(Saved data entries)

________________________________________

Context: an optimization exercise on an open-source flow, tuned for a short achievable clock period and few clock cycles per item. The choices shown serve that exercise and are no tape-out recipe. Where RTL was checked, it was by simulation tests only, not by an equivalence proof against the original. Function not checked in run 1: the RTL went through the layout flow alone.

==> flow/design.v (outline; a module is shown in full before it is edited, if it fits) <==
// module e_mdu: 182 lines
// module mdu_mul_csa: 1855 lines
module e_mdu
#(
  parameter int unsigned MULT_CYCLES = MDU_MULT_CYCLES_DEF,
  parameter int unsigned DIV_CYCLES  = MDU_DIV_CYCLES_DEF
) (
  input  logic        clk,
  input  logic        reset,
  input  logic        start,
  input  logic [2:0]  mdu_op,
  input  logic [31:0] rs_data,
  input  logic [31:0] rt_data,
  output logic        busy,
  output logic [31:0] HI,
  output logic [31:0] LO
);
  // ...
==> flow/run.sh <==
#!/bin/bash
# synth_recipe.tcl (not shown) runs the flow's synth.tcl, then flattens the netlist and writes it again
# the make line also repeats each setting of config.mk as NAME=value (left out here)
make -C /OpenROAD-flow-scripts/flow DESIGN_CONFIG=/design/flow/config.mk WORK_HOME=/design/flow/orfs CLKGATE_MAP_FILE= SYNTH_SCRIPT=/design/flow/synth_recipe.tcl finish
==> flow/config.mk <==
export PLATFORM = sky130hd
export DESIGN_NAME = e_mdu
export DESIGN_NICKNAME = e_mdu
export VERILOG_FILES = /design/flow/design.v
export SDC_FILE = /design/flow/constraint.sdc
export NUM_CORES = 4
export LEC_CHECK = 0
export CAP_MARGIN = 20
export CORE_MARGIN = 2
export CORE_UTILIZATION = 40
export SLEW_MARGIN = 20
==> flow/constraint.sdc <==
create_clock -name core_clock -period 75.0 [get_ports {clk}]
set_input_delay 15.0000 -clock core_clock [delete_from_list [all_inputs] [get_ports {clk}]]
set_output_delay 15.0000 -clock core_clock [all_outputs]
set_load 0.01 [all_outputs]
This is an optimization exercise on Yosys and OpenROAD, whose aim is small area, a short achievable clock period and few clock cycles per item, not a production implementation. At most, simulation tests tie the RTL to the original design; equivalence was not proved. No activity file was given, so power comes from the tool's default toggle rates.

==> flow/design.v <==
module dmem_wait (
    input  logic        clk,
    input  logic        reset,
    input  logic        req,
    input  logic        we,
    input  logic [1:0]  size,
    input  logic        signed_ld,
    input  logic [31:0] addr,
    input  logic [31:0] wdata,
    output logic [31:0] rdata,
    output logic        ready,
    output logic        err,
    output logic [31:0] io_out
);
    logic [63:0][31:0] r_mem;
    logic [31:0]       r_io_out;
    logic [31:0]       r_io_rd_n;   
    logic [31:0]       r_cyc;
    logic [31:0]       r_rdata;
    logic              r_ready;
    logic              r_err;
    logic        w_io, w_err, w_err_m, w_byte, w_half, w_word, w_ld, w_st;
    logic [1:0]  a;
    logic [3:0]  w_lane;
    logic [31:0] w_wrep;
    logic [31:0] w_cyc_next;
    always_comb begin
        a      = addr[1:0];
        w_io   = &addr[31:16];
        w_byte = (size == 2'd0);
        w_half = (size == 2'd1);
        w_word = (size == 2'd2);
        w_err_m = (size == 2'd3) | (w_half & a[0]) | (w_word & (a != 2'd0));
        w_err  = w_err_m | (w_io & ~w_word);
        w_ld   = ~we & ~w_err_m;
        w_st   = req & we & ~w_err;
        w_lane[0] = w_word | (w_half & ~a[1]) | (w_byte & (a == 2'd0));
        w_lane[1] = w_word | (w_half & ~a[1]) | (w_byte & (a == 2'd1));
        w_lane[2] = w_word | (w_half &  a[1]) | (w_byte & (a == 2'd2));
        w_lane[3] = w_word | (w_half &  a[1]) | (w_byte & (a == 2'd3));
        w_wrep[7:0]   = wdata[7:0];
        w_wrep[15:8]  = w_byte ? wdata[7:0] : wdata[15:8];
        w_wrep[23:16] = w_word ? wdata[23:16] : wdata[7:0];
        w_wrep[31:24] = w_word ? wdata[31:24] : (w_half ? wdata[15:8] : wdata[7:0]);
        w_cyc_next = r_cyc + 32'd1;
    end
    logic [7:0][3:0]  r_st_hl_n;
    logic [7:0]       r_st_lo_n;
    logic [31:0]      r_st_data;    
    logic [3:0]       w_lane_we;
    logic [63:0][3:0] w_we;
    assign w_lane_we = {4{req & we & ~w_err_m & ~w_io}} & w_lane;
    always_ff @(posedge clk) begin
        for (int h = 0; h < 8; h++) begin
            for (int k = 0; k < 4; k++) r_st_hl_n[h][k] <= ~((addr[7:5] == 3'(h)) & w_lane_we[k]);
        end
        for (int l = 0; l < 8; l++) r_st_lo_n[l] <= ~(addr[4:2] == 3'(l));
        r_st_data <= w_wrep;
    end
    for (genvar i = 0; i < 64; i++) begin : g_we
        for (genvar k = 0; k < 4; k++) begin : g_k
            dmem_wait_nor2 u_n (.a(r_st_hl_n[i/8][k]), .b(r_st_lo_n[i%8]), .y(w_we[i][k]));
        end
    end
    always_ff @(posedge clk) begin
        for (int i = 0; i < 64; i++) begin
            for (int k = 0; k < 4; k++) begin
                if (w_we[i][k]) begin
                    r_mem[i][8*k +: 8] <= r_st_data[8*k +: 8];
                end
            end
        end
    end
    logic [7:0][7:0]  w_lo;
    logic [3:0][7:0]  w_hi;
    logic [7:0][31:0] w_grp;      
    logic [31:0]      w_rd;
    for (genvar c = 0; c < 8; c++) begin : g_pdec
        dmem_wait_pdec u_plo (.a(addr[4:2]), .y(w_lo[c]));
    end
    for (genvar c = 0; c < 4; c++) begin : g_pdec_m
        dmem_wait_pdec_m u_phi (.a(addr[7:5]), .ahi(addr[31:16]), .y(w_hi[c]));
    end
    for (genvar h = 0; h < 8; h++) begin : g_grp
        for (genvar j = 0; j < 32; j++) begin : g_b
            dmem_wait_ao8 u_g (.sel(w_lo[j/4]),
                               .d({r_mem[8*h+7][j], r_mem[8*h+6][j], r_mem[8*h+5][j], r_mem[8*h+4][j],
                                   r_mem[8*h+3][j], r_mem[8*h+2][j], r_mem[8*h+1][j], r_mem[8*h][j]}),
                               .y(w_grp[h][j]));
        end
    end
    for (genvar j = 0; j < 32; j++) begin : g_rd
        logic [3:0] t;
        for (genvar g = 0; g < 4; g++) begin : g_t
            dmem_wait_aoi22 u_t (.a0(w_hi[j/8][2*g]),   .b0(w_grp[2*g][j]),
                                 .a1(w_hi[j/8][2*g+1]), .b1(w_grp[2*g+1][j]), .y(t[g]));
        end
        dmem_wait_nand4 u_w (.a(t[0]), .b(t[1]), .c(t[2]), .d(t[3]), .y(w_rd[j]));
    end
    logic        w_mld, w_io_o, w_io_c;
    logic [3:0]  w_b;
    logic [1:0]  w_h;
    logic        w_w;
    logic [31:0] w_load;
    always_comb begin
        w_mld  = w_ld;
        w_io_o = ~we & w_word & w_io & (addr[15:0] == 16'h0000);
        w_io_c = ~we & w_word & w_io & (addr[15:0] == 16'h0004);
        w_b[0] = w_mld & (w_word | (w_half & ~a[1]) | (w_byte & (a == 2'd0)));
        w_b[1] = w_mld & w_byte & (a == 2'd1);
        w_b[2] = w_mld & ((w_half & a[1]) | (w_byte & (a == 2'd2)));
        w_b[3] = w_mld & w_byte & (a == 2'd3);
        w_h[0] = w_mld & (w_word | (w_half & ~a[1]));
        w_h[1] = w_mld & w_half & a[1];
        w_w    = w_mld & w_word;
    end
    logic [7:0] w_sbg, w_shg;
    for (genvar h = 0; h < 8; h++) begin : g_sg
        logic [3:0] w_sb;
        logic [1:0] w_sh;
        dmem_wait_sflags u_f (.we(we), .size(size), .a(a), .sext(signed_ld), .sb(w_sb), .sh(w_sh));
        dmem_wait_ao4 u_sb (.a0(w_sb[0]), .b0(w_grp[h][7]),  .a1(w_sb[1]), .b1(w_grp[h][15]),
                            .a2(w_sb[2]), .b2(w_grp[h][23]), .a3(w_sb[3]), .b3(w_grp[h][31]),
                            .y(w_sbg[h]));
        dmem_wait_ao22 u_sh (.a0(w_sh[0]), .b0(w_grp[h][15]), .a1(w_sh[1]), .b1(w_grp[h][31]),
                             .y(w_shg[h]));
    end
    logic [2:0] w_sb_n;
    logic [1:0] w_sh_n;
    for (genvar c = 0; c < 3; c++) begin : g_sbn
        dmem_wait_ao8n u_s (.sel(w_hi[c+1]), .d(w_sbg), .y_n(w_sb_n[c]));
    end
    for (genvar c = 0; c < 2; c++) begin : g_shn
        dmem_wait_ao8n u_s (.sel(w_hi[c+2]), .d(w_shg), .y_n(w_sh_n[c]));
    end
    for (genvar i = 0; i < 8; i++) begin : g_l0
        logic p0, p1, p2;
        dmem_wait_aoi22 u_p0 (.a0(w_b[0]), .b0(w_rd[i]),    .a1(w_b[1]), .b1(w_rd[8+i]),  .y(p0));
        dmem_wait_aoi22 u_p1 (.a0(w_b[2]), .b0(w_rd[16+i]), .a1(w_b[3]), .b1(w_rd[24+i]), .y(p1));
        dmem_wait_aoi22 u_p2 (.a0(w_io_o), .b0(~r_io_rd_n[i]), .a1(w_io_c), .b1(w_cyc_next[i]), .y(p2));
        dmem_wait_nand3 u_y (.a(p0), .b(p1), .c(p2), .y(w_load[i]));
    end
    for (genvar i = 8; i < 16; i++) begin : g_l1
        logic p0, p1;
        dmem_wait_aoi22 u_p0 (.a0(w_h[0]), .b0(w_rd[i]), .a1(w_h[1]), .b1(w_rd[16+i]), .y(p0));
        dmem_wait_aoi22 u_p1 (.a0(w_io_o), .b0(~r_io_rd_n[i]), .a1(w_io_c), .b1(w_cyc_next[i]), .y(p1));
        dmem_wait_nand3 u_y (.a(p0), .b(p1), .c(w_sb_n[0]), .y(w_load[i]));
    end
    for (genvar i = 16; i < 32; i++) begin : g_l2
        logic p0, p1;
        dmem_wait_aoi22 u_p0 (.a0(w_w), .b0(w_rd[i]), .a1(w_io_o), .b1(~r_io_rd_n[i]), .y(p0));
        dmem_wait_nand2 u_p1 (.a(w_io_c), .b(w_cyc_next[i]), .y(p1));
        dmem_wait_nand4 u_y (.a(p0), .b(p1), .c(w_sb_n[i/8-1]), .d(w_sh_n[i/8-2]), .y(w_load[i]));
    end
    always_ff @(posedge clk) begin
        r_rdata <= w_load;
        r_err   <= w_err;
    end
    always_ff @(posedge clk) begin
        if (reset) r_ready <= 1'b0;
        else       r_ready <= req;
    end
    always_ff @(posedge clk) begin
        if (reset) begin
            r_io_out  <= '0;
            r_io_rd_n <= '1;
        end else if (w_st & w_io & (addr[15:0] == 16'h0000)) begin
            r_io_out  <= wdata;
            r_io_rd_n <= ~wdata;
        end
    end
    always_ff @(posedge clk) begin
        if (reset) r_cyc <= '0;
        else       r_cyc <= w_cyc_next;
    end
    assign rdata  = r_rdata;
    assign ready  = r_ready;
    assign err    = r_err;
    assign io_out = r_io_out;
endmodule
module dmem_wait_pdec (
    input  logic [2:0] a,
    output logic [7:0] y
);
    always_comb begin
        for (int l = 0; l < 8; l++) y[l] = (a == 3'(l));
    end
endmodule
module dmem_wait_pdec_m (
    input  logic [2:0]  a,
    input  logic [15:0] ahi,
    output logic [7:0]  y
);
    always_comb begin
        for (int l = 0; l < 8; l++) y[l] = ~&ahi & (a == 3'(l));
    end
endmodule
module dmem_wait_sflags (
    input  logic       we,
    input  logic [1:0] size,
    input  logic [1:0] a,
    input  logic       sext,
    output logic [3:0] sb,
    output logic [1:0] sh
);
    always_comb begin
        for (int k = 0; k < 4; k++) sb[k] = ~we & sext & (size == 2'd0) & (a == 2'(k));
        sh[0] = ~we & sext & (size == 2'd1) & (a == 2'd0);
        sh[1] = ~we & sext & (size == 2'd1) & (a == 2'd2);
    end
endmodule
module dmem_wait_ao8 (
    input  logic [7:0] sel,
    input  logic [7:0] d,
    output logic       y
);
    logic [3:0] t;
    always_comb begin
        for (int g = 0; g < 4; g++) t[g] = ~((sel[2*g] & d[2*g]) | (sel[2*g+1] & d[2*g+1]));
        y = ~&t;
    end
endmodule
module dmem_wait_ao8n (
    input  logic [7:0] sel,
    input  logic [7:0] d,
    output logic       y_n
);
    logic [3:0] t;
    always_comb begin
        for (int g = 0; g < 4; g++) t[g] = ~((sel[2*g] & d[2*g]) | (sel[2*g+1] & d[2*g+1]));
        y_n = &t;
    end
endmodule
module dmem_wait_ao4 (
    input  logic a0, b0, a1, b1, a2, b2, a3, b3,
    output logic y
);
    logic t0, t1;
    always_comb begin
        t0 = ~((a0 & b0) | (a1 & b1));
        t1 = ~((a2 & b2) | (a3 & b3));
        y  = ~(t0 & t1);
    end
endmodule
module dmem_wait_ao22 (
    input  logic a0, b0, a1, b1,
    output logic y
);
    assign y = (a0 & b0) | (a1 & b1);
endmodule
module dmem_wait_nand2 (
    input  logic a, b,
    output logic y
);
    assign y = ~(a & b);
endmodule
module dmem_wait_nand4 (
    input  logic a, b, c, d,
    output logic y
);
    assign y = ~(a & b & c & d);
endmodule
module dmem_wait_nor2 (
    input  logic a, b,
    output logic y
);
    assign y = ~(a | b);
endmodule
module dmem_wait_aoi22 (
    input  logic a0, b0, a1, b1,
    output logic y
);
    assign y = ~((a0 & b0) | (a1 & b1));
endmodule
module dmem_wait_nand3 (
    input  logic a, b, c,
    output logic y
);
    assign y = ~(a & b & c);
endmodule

________________________________________

What is needed
Sift through the entries and copy every line with "else".

Response
        else       r_ready <= req;
        end else if (w_st & w_io & (addr[15:0] == 16'h0000)) begin
        else       r_cyc <= w_cyc_next;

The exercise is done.